● **The problem**
Reproduce the first line of the entries that follow and each later line, word for word, ending with the one containing "nor4_1 | 20 | 125 |".

Extracted data entries
•••
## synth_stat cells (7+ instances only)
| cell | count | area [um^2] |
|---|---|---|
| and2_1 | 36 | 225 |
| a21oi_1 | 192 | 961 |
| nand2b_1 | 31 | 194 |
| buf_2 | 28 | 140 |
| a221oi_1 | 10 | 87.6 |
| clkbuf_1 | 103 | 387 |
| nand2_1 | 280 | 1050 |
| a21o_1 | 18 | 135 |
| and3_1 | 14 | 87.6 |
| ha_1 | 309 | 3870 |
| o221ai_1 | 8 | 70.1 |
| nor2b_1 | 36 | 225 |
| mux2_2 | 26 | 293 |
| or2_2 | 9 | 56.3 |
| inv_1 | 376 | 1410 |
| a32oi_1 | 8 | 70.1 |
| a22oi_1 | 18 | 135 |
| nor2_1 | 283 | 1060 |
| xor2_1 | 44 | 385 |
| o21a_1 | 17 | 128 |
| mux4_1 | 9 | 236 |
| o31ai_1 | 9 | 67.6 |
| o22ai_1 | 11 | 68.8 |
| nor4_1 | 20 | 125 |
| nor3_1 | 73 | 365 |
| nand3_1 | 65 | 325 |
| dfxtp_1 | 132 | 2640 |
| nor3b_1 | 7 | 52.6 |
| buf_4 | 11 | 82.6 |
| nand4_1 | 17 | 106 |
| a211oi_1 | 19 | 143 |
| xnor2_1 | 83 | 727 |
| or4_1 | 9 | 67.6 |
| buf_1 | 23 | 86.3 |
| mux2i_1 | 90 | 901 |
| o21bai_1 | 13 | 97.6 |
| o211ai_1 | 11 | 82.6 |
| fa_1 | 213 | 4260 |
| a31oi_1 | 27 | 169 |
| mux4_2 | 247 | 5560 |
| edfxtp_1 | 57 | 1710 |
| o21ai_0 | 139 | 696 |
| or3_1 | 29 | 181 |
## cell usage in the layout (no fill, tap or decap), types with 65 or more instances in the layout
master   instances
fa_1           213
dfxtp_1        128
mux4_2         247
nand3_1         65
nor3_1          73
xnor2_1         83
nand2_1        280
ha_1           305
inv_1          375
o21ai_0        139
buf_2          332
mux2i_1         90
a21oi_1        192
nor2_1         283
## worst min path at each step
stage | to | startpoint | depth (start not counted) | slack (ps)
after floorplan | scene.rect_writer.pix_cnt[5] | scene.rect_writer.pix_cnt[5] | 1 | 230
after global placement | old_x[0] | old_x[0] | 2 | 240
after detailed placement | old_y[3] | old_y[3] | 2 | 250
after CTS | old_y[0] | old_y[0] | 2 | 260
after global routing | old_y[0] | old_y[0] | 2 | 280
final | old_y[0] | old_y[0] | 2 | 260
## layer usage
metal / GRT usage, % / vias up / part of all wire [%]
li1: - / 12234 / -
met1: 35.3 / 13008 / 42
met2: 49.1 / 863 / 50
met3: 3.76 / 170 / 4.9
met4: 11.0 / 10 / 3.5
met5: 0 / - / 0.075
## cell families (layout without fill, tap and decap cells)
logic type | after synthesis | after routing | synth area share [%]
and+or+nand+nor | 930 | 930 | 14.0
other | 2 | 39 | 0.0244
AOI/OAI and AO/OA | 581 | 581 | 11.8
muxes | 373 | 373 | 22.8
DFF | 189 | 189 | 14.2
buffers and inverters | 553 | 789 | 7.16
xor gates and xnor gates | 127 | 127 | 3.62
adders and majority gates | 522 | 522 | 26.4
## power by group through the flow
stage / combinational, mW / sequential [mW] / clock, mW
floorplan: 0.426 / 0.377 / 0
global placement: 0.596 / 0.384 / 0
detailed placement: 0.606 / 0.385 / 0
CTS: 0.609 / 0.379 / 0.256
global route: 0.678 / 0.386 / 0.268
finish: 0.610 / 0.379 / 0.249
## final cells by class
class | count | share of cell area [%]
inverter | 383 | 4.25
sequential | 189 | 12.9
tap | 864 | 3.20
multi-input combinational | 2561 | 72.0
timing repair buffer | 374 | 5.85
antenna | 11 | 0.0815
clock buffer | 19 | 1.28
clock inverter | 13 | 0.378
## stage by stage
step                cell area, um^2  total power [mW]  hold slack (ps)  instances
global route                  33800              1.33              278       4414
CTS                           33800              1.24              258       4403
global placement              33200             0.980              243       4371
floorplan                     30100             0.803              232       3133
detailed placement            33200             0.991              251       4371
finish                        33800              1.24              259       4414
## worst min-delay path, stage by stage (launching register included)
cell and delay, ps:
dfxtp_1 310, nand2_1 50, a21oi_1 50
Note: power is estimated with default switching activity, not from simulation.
`src/design/px_pkg.sv`:
```
// Shared types for the P-X state control block, referenced by scoped names
package px_pkg;

	// Delay and timeout counts, in got cycles
	typedef logic [7:0] px_dly_t;

	// One-hot processor state, also used for the enter request
	//   Long states       wz ws we p4 (longer strob1 delay)
	//   Two-strobe states ws we p4 k2 (strob2 follows strob1)
	//   Read states       k1 p1 p5 wr
	//   Write states      ww wm
	//   Bus states        read states plus write states
	typedef struct packed {
		logic k1; // Instruction fetch
		logic k2; // Second fetch word
		logic p0; // Front panel service
		logic p1; // Fetch second word
		logic p2; // Modification
		logic p3; // Pre-modification
		logic p4; // Argument fetch prep
		logic p5; // Argument read
		logic wp;
		logic wa;
		logic wz;
		logic ws;
		logic we;
		logic wr; // Memory read
		logic ww; // Memory write
		logic wm; // Memory modify write
		logic wx;
		logic i1; // Interrupt phases
		logic i2;
	} px_state_t;

	// Configuration register
	typedef struct packed {
		logic stop_on_nomem; // Halt on missing memory
		logic low_mem_deny; // Block writes to low memory in user mode
	} px_cfg_t;

	// Sticky faults, also the layout of event pulses and clear bits
	typedef struct packed {
		logic alarm; // Bus wait timed out
		logic nomem; // Memory answered ren
		logic wr_deny; // Protected write suppressed
	} px_status_t;

	// Configuration after reset
	localparam px_cfg_t cfg_rst = '{stop_on_nomem: 1'b1, low_mem_deny: 1'b0};

endpackage

```
`src/design/px_bus_ctl.sv`:
```
// System bus request for memory states, response wait, alarm and write protection
`timescale 1ns/1ps

module px_bus_ctl #(
	parameter px_pkg::px_dly_t alarm_ticks = 8'd20
) (
	input logic got,
	input logic clo_,
	input px_pkg::px_state_t state,
	input logic cycle_end,
	input logic q, // System flag, user mode
	input logic arz, // Address in low memory
	input logic rok, // Memory done
	input logic ren, // No memory
	input px_pkg::px_cfg_t cfg,
	output logic zg,
	output logic dr,
	output logic dw,
	output logic bus_busy,
	output px_pkg::px_status_t fault_ev
);

	typedef enum logic [1:0] {
		B_IDLE, // Waiting for a bus state
		B_REQ, // zg raised, waiting for answer
		B_DONE // Access over for this cycle
	} bus_t;

	bus_t bst;
	px_pkg::px_dly_t wait_cnt; // Cycles of zg so far
	logic rd_st;
	logic wr_st;
	logic deny;

	assign rd_st = state.k1 | state.p1 | state.p5 | state.wr;
	assign wr_st = state.ww | state.wm;

	// User mode write to protected low memory
	assign deny = wr_st & cfg.low_mem_deny & q & arz;

	always_ff @(posedge got or negedge clo_) begin
		if (!clo_) begin
			bst <= B_IDLE;
			wait_cnt <= '0;
			fault_ev <= '0;
		end else begin
			fault_ev <= '0; // Events are single pulses
			if (cycle_end) begin
				bst <= B_IDLE; // Rearm for the next state
			end else begin
				case (bst)
					B_IDLE: begin
						if (deny) begin
							bst <= B_DONE; // No bus cycle at all
							fault_ev.wr_deny <= 1'b1;
						end else if (rd_st || wr_st) begin
							bst <= B_REQ;
							wait_cnt <= '0;
						end
					end
					B_REQ: begin
						if (rok) begin
							bst <= B_DONE;
						end else if (ren) begin
							bst <= B_DONE;
							fault_ev.nomem <= 1'b1;
						end else if (wait_cnt == alarm_ticks - 8'd1) begin
							bst <= B_DONE; // Nobody answered
							fault_ev.alarm <= 1'b1;
						end else begin
							wait_cnt <= wait_cnt + 8'd1;
						end
					end
					default: begin
						bst <= B_DONE; // Hold until cycle end
					end
				endcase
			end
		end
	end

	assign zg = (bst == B_REQ);
	assign bus_busy = zg; // Stretches the cycle
	assign dr = zg & rd_st;
	assign dw = zg & wr_st;

endmodule

```
`src/design/px_ctl_regs.sv`:
```
// Configuration register, sticky fault status and halt level for the P-X block
`timescale 1ns/1ps

module px_ctl_regs (
	input logic got,
	input logic clo_,
	input logic cfg_we,
	input px_pkg::px_cfg_t cfg_wdata,
	input px_pkg::px_status_t fault_ev,
	input px_pkg::px_status_t stat_clr, // Write one to clear
	output px_pkg::px_cfg_t cfg,
	output px_pkg::px_status_t status,
	output logic hlt
);

	always_ff @(posedge got or negedge clo_) begin
		if (!clo_) begin
			cfg <= px_pkg::cfg_rst;
		end else if (cfg_we) begin
			cfg <= cfg_wdata;
		end
	end

	// Set wins over clear in the same cycle
	always_ff @(posedge got or negedge clo_) begin
		if (!clo_) begin
			status <= '0;
		end else begin
			status <= (status & ~stat_clr) | fault_ev;
		end
	end

	// Stop on missing memory until software clears it
	assign hlt = status.nomem & cfg.stop_on_nomem;

endmodule

```
`src/design/px_state_reg.sv`:
```
// One-hot processor state register, loaded with the enter request at cycle end
`timescale 1ns/1ps

module px_state_reg (
	input logic got,
	input logic clo_,
	input px_pkg::px_state_t enter,
	input logic cycle_end,
	output px_pkg::px_state_t state
);

	// Sheet 1 and 2 state flip-flops folded into one register
	always_ff @(posedge got or negedge clo_) begin
		if (!clo_) begin
			state <= '0; // No state active, treated as short non-bus
		end else if (cycle_end) begin
			state <= enter; // New state visible next cycle
		end
	end

endmodule

```
`src/design/px_strobe_gen.sv`:
```
// Machine cycle timing: delay counter, strob1 and strob2 pulses and cycle end
`timescale 1ns/1ps

module px_strobe_gen #(
	parameter px_pkg::px_dly_t dly_short = 8'd3,
	parameter px_pkg::px_dly_t dly_long = 8'd5
) (
	input logic got,
	input logic clo_,
	input px_pkg::px_state_t state,
	input logic bus_busy,
	input logic hlt,
	input logic mode,
	input logic step,
	output logic strob1,
	output logic strob2,
	output logic cycle_end
);

	typedef enum logic [2:0] {
		S_CNT, // Counting the state delay
		S_STB1, // First strobe
		S_STB2, // Second strobe
		S_END, // Cycle end slot
		S_WAIT // Held by step mode or halt
	} seq_t;

	seq_t st;
	seq_t st_nx;
	px_pkg::px_dly_t cnt; // Cycles since last cycle end
	px_pkg::px_dly_t dly_sel;
	logic long_st;
	logic two_st;
	logic due;
	logic go;

	assign long_st = state.wz | state.ws | state.we | state.p4;
	assign two_st = state.ws | state.we | state.p4 | state.k2;
	assign dly_sel = long_st ? dly_long : dly_short; // Univibrator length by group

	// Strobe next cycle once delay is reached and bus is free
	assign due = (cnt >= dly_sel - 8'd1) && !bus_busy;

	// Step mode needs the step key, halt freezes the cycle
	assign go = !hlt && (!mode || step);

	always_comb begin
		st_nx = st;
		case (st)
			S_CNT: begin
				if (due) st_nx = S_STB1;
			end
			S_STB1: begin
				st_nx = two_st ? S_STB2 : S_END;
			end
			S_STB2: begin
				st_nx = S_END;
			end
			S_END, S_WAIT: begin
				st_nx = go ? S_CNT : S_WAIT; // Restart after cycle end
			end
			default: begin
				st_nx = S_CNT;
			end
		endcase
	end

	always_ff @(posedge got or negedge clo_) begin
		if (!clo_) begin
			st <= S_CNT;
			cnt <= 8'd1; // As if a cycle end just happened
		end else begin
			st <= st_nx;
			if (cycle_end) begin
				cnt <= 8'd1;
			end else if (st == S_CNT && cnt != 8'hff) begin
				cnt <= cnt + 8'd1; // Saturate on a long bus wait
			end
		end
	end

	assign strob1 = (st == S_STB1);
	assign strob2 = (st == S_STB2);
	assign cycle_end = (st == S_END || st == S_WAIT) && go;

endmodule

```
`src/design/px_top.sv`:
```
// Top level of the P-X state control, wiring state, timing, bus and register blocks
`timescale 1ns/1ps

module px_top #(
	parameter px_pkg::px_dly_t dly_short = 8'd3,
	parameter px_pkg::px_dly_t dly_long = 8'd5,
	parameter px_pkg::px_dly_t alarm_ticks = 8'd20
) (
	input logic got,
	input logic clo_,
	input px_pkg::px_state_t enter,
	input logic mode,
	input logic step,
	input logic q,
	input logic arz,
	input logic rok,
	input logic ren,
	input logic cfg_we,
	input px_pkg::px_cfg_t cfg_wdata,
	input px_pkg::px_status_t stat_clr,
	output px_pkg::px_state_t state,
	output logic strob1,
	output logic strob2,
	output logic cycle_end,
	output logic zg,
	output logic dr,
	output logic dw,
	output logic hlt,
	output px_pkg::px_cfg_t cfg,
	output px_pkg::px_status_t status
);

	logic bus_busy;
	px_pkg::px_status_t fault_ev;

	px_state_reg px_state_reg_i (
		.got(got), .clo_(clo_), .enter(enter), .cycle_end(cycle_end), .state(state)
	);

	px_strobe_gen #(.dly_short(dly_short), .dly_long(dly_long)) px_strobe_gen_i (
		.got(got), .clo_(clo_), .state(state), .bus_busy(bus_busy), .hlt(hlt),
		.mode(mode), .step(step), .strob1(strob1), .strob2(strob2),
		.cycle_end(cycle_end)
	);

	px_bus_ctl #(.alarm_ticks(alarm_ticks)) px_bus_ctl_i (
		.got(got), .clo_(clo_), .state(state), .cycle_end(cycle_end), .q(q),
		.arz(arz), .rok(rok), .ren(ren), .cfg(cfg), .zg(zg), .dr(dr), .dw(dw),
		.bus_busy(bus_busy), .fault_ev(fault_ev)
	);

	px_ctl_regs px_ctl_regs_i (
		.got(got), .clo_(clo_), .cfg_we(cfg_we), .cfg_wdata(cfg_wdata),
		.fault_ev(fault_ev), .stat_clr(stat_clr), .cfg(cfg), .status(status),
		.hlt(hlt)
	);

endmodule

```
•••
● **Answer space**
## synth_stat cells (7+ instances only)
| cell | count | area [um^2] |
|---|---|---|
| and2_1 | 36 | 225 |
| a21oi_1 | 192 | 961 |
| nand2b_1 | 31 | 194 |
| buf_2 | 28 | 140 |
| a221oi_1 | 10 | 87.6 |
| clkbuf_1 | 103 | 387 |
| nand2_1 | 280 | 1050 |
| a21o_1 | 18 | 135 |
| and3_1 | 14 | 87.6 |
| ha_1 | 309 | 3870 |
| o221ai_1 | 8 | 70.1 |
| nor2b_1 | 36 | 225 |
| mux2_2 | 26 | 293 |
| or2_2 | 9 | 56.3 |
| inv_1 | 376 | 1410 |
| a32oi_1 | 8 | 70.1 |
| a22oi_1 | 18 | 135 |
| nor2_1 | 283 | 1060 |
| xor2_1 | 44 | 385 |
| o21a_1 | 17 | 128 |
| mux4_1 | 9 | 236 |
| o31ai_1 | 9 | 67.6 |
| o22ai_1 | 11 | 68.8 |
| nor4_1 | 20 | 125 |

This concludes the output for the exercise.